Locate each line below that includes "else" and reproduce it.
————————
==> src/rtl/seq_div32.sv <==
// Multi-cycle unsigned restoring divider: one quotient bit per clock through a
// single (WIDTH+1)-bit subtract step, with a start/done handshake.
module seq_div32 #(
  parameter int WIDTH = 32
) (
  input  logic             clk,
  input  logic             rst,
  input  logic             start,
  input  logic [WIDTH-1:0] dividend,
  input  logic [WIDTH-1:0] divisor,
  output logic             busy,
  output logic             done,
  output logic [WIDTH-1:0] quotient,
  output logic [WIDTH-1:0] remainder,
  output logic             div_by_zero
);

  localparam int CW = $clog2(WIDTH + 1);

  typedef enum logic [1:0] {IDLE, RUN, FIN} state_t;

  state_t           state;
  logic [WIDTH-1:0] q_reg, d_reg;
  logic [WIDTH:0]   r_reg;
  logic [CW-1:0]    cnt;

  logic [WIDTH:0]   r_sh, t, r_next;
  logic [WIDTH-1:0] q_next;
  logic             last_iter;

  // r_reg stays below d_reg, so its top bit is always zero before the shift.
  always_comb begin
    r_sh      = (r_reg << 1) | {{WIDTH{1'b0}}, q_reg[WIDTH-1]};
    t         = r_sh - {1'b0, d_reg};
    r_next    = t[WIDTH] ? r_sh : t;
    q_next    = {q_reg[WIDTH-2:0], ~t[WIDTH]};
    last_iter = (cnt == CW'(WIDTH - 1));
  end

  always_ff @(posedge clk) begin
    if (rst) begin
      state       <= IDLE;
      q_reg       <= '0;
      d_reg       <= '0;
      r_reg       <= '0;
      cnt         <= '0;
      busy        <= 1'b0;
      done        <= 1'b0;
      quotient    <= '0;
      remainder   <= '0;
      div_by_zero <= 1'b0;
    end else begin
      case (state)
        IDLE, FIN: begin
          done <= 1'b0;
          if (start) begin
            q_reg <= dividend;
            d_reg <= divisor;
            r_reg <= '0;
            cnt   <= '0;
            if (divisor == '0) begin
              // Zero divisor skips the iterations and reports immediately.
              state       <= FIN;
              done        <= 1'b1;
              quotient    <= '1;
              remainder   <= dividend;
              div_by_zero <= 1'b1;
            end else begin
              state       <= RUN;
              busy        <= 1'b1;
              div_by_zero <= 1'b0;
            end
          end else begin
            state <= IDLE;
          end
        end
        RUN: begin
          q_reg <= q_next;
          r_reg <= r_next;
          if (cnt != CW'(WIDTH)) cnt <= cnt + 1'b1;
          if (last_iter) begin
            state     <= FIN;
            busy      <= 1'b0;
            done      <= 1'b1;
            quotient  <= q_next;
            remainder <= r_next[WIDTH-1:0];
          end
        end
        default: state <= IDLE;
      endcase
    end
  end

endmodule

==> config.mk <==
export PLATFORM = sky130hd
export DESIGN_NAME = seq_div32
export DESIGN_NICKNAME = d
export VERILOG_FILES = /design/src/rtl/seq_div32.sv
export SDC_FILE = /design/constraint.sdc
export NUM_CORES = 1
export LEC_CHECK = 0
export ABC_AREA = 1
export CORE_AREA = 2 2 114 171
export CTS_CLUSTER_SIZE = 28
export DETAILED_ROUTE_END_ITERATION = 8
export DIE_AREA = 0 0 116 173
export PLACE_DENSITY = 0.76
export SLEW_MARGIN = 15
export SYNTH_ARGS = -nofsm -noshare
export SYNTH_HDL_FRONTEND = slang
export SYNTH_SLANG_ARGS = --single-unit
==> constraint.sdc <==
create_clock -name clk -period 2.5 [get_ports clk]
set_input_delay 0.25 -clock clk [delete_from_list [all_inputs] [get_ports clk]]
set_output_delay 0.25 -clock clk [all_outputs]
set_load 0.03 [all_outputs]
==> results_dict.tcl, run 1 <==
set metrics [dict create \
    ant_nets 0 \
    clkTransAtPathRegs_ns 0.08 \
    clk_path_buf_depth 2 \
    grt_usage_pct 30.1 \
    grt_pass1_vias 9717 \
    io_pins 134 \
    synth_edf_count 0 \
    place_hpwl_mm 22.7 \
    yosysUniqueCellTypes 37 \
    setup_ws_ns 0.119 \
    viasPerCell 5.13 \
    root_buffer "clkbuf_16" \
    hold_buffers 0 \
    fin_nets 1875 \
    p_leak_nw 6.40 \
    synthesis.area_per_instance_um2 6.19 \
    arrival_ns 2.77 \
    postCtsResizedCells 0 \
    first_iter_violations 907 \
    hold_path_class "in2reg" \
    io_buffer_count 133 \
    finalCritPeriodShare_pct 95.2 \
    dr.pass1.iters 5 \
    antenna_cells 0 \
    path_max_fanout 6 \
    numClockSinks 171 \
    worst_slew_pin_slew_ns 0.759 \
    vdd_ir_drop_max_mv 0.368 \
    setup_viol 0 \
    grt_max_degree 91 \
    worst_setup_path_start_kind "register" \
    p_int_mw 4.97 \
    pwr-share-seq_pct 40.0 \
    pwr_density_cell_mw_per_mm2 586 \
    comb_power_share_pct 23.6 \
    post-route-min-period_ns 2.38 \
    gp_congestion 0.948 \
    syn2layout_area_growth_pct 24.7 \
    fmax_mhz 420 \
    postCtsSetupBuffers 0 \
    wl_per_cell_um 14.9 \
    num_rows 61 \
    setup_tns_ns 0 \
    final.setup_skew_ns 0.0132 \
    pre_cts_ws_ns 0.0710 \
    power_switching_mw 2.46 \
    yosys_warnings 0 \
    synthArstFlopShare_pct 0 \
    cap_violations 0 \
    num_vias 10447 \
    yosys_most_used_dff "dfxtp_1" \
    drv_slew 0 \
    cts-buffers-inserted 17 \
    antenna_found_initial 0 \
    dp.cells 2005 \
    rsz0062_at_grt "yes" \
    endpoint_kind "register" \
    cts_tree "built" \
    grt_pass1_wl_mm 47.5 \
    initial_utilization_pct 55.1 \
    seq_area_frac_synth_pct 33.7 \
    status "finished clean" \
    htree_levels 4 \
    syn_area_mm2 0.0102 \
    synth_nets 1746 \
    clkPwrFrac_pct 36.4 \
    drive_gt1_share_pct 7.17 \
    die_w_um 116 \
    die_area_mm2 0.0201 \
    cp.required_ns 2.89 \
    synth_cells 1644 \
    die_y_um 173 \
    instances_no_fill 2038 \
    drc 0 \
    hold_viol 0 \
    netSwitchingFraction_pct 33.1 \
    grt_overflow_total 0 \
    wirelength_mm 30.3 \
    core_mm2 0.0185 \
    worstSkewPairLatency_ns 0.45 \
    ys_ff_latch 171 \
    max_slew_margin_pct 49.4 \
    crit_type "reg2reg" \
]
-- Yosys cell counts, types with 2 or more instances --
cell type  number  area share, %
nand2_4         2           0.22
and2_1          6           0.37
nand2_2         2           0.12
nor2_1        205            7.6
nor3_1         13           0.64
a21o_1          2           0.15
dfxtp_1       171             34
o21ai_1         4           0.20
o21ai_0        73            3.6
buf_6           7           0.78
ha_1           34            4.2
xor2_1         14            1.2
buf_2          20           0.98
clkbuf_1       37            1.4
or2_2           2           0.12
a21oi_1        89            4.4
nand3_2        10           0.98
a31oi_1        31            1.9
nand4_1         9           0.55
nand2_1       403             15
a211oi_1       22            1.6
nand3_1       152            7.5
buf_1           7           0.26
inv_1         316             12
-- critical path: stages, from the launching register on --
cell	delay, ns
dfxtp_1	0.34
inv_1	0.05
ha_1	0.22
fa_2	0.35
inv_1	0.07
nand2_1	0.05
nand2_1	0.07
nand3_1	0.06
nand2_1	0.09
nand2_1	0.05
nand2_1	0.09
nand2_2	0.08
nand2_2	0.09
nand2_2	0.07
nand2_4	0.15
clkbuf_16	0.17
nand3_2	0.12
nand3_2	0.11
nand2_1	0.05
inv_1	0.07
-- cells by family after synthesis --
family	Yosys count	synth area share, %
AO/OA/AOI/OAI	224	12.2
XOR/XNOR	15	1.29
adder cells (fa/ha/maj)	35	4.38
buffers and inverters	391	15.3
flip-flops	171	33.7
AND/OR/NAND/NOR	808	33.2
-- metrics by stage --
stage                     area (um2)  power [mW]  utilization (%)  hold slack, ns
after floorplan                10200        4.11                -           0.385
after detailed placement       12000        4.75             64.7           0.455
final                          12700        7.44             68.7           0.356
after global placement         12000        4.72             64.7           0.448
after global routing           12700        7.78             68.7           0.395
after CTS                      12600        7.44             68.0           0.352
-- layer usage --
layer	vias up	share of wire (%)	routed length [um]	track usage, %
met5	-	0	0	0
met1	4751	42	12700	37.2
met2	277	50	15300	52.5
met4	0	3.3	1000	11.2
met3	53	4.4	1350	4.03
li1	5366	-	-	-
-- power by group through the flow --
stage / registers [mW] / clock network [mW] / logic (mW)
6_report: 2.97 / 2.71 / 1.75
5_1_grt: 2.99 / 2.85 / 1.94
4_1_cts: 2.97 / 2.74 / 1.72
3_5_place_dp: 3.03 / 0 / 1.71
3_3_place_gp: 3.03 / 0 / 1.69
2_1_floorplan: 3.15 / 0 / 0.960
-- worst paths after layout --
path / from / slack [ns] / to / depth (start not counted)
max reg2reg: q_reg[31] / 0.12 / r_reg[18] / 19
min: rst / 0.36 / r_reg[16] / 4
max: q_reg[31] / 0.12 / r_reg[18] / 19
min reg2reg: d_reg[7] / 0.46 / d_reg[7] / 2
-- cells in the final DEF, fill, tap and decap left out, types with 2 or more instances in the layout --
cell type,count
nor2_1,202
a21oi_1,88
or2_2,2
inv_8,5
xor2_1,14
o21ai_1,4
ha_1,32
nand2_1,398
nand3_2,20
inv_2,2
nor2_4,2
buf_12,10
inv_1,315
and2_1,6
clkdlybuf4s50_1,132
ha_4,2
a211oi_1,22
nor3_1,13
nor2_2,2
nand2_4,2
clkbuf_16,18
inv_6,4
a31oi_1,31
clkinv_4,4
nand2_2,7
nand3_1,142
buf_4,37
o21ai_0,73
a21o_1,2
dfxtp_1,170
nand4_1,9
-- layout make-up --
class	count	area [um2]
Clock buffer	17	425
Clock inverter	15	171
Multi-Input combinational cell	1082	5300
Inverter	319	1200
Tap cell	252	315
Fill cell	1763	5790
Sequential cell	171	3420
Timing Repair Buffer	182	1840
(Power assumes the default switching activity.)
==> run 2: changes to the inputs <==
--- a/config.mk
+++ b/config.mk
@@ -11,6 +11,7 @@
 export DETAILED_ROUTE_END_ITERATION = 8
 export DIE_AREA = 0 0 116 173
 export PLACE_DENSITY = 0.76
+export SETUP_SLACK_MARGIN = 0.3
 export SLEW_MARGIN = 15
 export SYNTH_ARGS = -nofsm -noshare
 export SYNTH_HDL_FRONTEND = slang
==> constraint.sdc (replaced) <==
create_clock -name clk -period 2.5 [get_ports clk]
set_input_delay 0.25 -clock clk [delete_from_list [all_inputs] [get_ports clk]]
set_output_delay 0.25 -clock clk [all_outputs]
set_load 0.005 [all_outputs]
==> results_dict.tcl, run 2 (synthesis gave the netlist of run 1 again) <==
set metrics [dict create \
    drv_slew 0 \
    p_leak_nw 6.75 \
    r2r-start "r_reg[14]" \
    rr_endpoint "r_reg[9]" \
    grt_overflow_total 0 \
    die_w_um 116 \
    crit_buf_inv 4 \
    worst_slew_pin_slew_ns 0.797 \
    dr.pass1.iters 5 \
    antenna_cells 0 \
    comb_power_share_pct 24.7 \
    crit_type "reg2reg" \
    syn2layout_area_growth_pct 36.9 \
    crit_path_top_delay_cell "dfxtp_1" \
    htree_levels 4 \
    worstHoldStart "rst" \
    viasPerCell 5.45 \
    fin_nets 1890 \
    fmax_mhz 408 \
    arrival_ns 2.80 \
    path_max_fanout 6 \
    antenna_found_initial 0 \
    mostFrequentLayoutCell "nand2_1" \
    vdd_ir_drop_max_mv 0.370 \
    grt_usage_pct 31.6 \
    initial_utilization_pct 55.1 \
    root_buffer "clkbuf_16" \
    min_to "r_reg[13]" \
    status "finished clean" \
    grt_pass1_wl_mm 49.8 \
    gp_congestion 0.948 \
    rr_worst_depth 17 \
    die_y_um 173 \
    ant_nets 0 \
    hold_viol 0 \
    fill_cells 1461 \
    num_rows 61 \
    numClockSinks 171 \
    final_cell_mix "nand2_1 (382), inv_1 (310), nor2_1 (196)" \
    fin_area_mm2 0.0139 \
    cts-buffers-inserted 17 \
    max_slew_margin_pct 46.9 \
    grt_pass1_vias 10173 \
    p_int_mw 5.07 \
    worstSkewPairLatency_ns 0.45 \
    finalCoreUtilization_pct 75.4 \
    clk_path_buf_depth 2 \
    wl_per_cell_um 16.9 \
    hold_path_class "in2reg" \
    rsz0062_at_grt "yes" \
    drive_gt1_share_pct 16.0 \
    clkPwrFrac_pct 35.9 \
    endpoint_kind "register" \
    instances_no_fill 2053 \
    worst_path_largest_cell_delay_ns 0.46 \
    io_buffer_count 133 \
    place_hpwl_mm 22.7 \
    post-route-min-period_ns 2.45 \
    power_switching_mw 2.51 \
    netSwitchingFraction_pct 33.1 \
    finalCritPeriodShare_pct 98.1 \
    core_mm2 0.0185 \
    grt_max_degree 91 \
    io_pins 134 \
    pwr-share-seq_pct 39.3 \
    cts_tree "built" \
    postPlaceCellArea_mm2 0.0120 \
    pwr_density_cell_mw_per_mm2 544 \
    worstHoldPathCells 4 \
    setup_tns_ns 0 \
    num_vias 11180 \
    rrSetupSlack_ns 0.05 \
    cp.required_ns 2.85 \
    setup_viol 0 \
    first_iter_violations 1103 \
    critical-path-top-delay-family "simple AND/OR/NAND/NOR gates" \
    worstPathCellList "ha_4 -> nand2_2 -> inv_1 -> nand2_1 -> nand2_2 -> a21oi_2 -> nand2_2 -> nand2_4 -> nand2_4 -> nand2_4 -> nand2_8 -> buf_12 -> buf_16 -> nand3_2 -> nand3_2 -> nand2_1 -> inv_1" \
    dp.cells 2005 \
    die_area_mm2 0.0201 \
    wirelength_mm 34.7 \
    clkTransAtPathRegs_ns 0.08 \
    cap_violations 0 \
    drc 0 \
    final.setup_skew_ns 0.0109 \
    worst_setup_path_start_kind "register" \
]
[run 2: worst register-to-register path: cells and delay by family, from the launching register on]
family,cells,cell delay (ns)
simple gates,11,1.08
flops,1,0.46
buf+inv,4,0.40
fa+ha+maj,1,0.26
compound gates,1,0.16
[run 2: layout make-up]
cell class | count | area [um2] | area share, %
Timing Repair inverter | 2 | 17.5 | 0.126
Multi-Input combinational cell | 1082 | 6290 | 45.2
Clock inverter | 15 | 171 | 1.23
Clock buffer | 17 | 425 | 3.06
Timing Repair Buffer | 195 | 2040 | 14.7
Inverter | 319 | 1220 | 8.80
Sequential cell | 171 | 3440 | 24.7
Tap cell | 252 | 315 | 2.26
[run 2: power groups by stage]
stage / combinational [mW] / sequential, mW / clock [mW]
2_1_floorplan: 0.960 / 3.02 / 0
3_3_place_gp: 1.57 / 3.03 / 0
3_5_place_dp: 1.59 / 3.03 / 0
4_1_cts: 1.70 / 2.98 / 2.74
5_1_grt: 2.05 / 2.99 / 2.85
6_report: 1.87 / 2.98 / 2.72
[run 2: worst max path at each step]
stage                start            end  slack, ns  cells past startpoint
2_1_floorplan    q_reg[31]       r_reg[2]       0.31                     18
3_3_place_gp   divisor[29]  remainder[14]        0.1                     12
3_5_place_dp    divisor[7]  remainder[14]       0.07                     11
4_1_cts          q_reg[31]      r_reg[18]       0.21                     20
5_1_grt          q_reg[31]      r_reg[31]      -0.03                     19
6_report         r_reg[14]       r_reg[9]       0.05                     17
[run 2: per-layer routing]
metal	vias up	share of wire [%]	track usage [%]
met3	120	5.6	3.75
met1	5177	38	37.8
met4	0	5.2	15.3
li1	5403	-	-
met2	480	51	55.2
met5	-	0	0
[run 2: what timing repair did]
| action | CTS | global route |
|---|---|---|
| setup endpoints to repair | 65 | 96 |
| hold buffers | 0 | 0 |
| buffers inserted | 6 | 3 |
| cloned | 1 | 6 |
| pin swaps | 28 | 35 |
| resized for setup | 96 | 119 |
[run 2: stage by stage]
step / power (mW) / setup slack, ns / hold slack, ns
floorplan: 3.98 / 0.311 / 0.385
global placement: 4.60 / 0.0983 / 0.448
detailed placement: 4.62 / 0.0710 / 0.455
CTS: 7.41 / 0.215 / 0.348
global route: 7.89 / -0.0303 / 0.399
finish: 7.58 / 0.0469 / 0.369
————————
**Result of the task**
    end else begin
            end else begin
          end else begin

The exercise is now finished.